An effective alkaline electrolyte with magnetic field-aligned Fe3O4–GO nanofillers in a polybenzimidazole membrane for methanol fuel cells
In this work, alkaline-doped polybenzimidazole/magnetite–graphene oxide (PBI/Fe3O4–GO)
nanocomposite membranes are successfully synthesized for enhanced ion
conduction and suppressed alcohol permeation for use in direct methanol
alkaline fuel cells (DMAFCs). The structural, morphological, and magnetic properties of Fe3O4–GO nanofillers are thoroughly investigated. During the membrane drying step, the Fe3O4–GO
nanofillers are aligned in a polymeric PBI matrix using an applied
magnetic field (MF). Without an MF, the nanofillers are randomly
distributed in the PBI matrix.
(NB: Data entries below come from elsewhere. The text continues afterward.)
<file path="config.mk">
export PLATFORM = sky130hd
export DESIGN_NAME = hps_mul
export DESIGN_NICKNAME = d
export VERILOG_FILES = /design/src/rtl/hps_pkg.sv /design/src/rtl/hps_mul.sv
export SDC_FILE = /design/constraint.sdc
export NUM_CORES = 2
export LEC_CHECK = 0
export BUFFER_PORTS_ARGS = -buffer_cell sky130_fd_sc_hd__buf_2
export CORE_ASPECT_RATIO = 1.4
export CORE_MARGIN = 1
export CORE_UTILIZATION = 39
export CTS_CLUSTER_SIZE = 12
export DETAILED_ROUTE_END_ITERATION = 6
export GPL_TIMING_DRIVEN = 0
export HOLD_SLACK_MARGIN = 0.08
export PLACE_DENSITY = 0.63
export SLEW_MARGIN = 20
export SYNTH_ARGS = -nofsm -noshare
export SYNTH_HDL_FRONTEND = slang
export SYNTH_SLANG_ARGS = --single-unit
</file>
<file path="constraint.sdc">
create_clock -name clk -period 9.7 [get_ports clk]
set_input_delay 1.94 -clock clk [delete_from_list [all_inputs] [get_ports clk]]
set_output_delay 1.94 -clock clk [all_outputs]
set_load 0.02 [all_outputs]
</file>
===== config.mk =====
export PLATFORM = sky130hd
export DESIGN_NAME = gas_front
export DESIGN_NICKNAME = d
export VERILOG_FILES = /design/src/rtl/core/gas_pkg.sv /design/src/rtl/core/gas_front.sv
export SDC_FILE = /design/constraint.sdc
export NUM_CORES = 1
export LEC_CHECK = 0
export BUFFER_PORTS_ARGS = -buffer_cell sky130_fd_sc_hd__buf_2
export CORE_AREA = 4 4 41 43
export DETAILED_ROUTE_END_ITERATION = 6
export DIE_AREA = 0 0 45 47
export GPL_TIMING_DRIVEN = 1
export PLACE_DENSITY = 0.86
export SETUP_SLACK_MARGIN = 0.4
export SLEW_MARGIN = 20
export SYNTH_ARGS = -nofsm -noshare
export SYNTH_HDL_FRONTEND = slang
export SYNTH_SLANG_ARGS = --single-unit

===== constraint.sdc =====
create_clock -name vclk -period 2.85
set_input_delay 0.285 -clock vclk [all_inputs]
set_output_delay 0.285 -clock vclk [all_outputs]
set_load 0.05 [all_outputs]

===== src/rtl/core/gas_pkg.sv =====
`timescale 1ns / 1ps
package gas_pkg;

  localparam int NODES_DEF      = 1024;
  localparam int MAX_DEGREE_DEF = 16;
  localparam int QDEPTH         = 2;

  localparam int NODE_W = 11;
  localparam int ROW_W  = 10;

  localparam logic [1:0] KIND_ADD   = 2'd0;
  localparam logic [1:0] KIND_QUERY = 2'd1;
  localparam logic [1:0] KIND_SWAP  = 2'd2;
  localparam logic [1:0] KIND_ROW   = 2'd3;

  localparam logic [1:0] STATUS_OK    = 2'd0;
  localparam logic [1:0] STATUS_RANGE = 2'd1;
  localparam logic [1:0] STATUS_FULL  = 2'd2;

  typedef enum logic [2:0] {
    OP_ADD,
    OP_QUERY,
    OP_SWAP,
    OP_ROW,
    OP_BAD
  } op_t;

  // classified command, front to back
  typedef struct packed {
    op_t               op;
    logic [NODE_W-1:0] na;
    logic [NODE_W-1:0] nb;
    logic [ROW_W-1:0]  ri;
    logic              na_ok;
  } cmd_t;

  typedef enum logic [2:0] {
    ST_CLEAR,
    ST_IDLE,
    ST_EXEC,
    ST_ADD2,
    ST_SW2,
    ST_SCAN
  } state_t;

endpackage


===== src/rtl/core/gas_front.sv =====
`timescale 1ns / 1ps
module gas_front #(
  parameter int NODES = gas_pkg::NODES_DEF
) (
  input  logic [1:0]                 kind,
  input  logic [gas_pkg::NODE_W-1:0] node_a,
  input  logic [gas_pkg::NODE_W-1:0] node_b,
  input  logic [gas_pkg::ROW_W-1:0]  row_index,
  output gas_pkg::cmd_t              cmd
);

  logic na_ok, nb_ok, ri_ok;

  assign na_ok = (node_a != '0) && (32'(node_a) <= NODES);
  assign nb_ok = (node_b != '0) && (32'(node_b) <= NODES);
  assign ri_ok = 32'(row_index) < NODES;

  always_comb begin
    cmd.na    = node_a;
    cmd.nb    = node_b;
    cmd.ri    = row_index;
    cmd.na_ok = na_ok;
    case (kind)
      gas_pkg::KIND_ROW:   cmd.op = ri_ok ? gas_pkg::OP_ROW : gas_pkg::OP_BAD;
      gas_pkg::KIND_ADD:   cmd.op = (na_ok && nb_ok) ? gas_pkg::OP_ADD : gas_pkg::OP_BAD;
      gas_pkg::KIND_QUERY: cmd.op = (na_ok && nb_ok) ? gas_pkg::OP_QUERY : gas_pkg::OP_BAD;
      gas_pkg::KIND_SWAP:  cmd.op = (na_ok && nb_ok) ? gas_pkg::OP_SWAP : gas_pkg::OP_BAD;
      default:             cmd.op = gas_pkg::OP_BAD;
    endcase
  end

endmodule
The composite membrane with the MF demonstrates a 2- to 3-fold increase in hydroxide conductivity (7.6 × 10−2 S cm−1) and a one-order of magnitude reduction in fuel permeability (9.96×10−7 cm2 s−1) compared to the other samples. The potassium hydroxide (KOH)-doped PBI/Fe3O4–GO composite with MF achieves a higher maximum power density (Pmax) of 226 mW cm−2 at 80 °C than the other samples. The composite membrane with an MF
demonstrates good long-term durability of 107 h with low voltage decay
(6.5 × 10−4 V h−1) at high alkaline concentrations (6 M KOH). The results indicate that a small amount (0.5 wt%) of Fe3O4–GO nanofillers has an extensive effect on membrane properties in DMAFCs.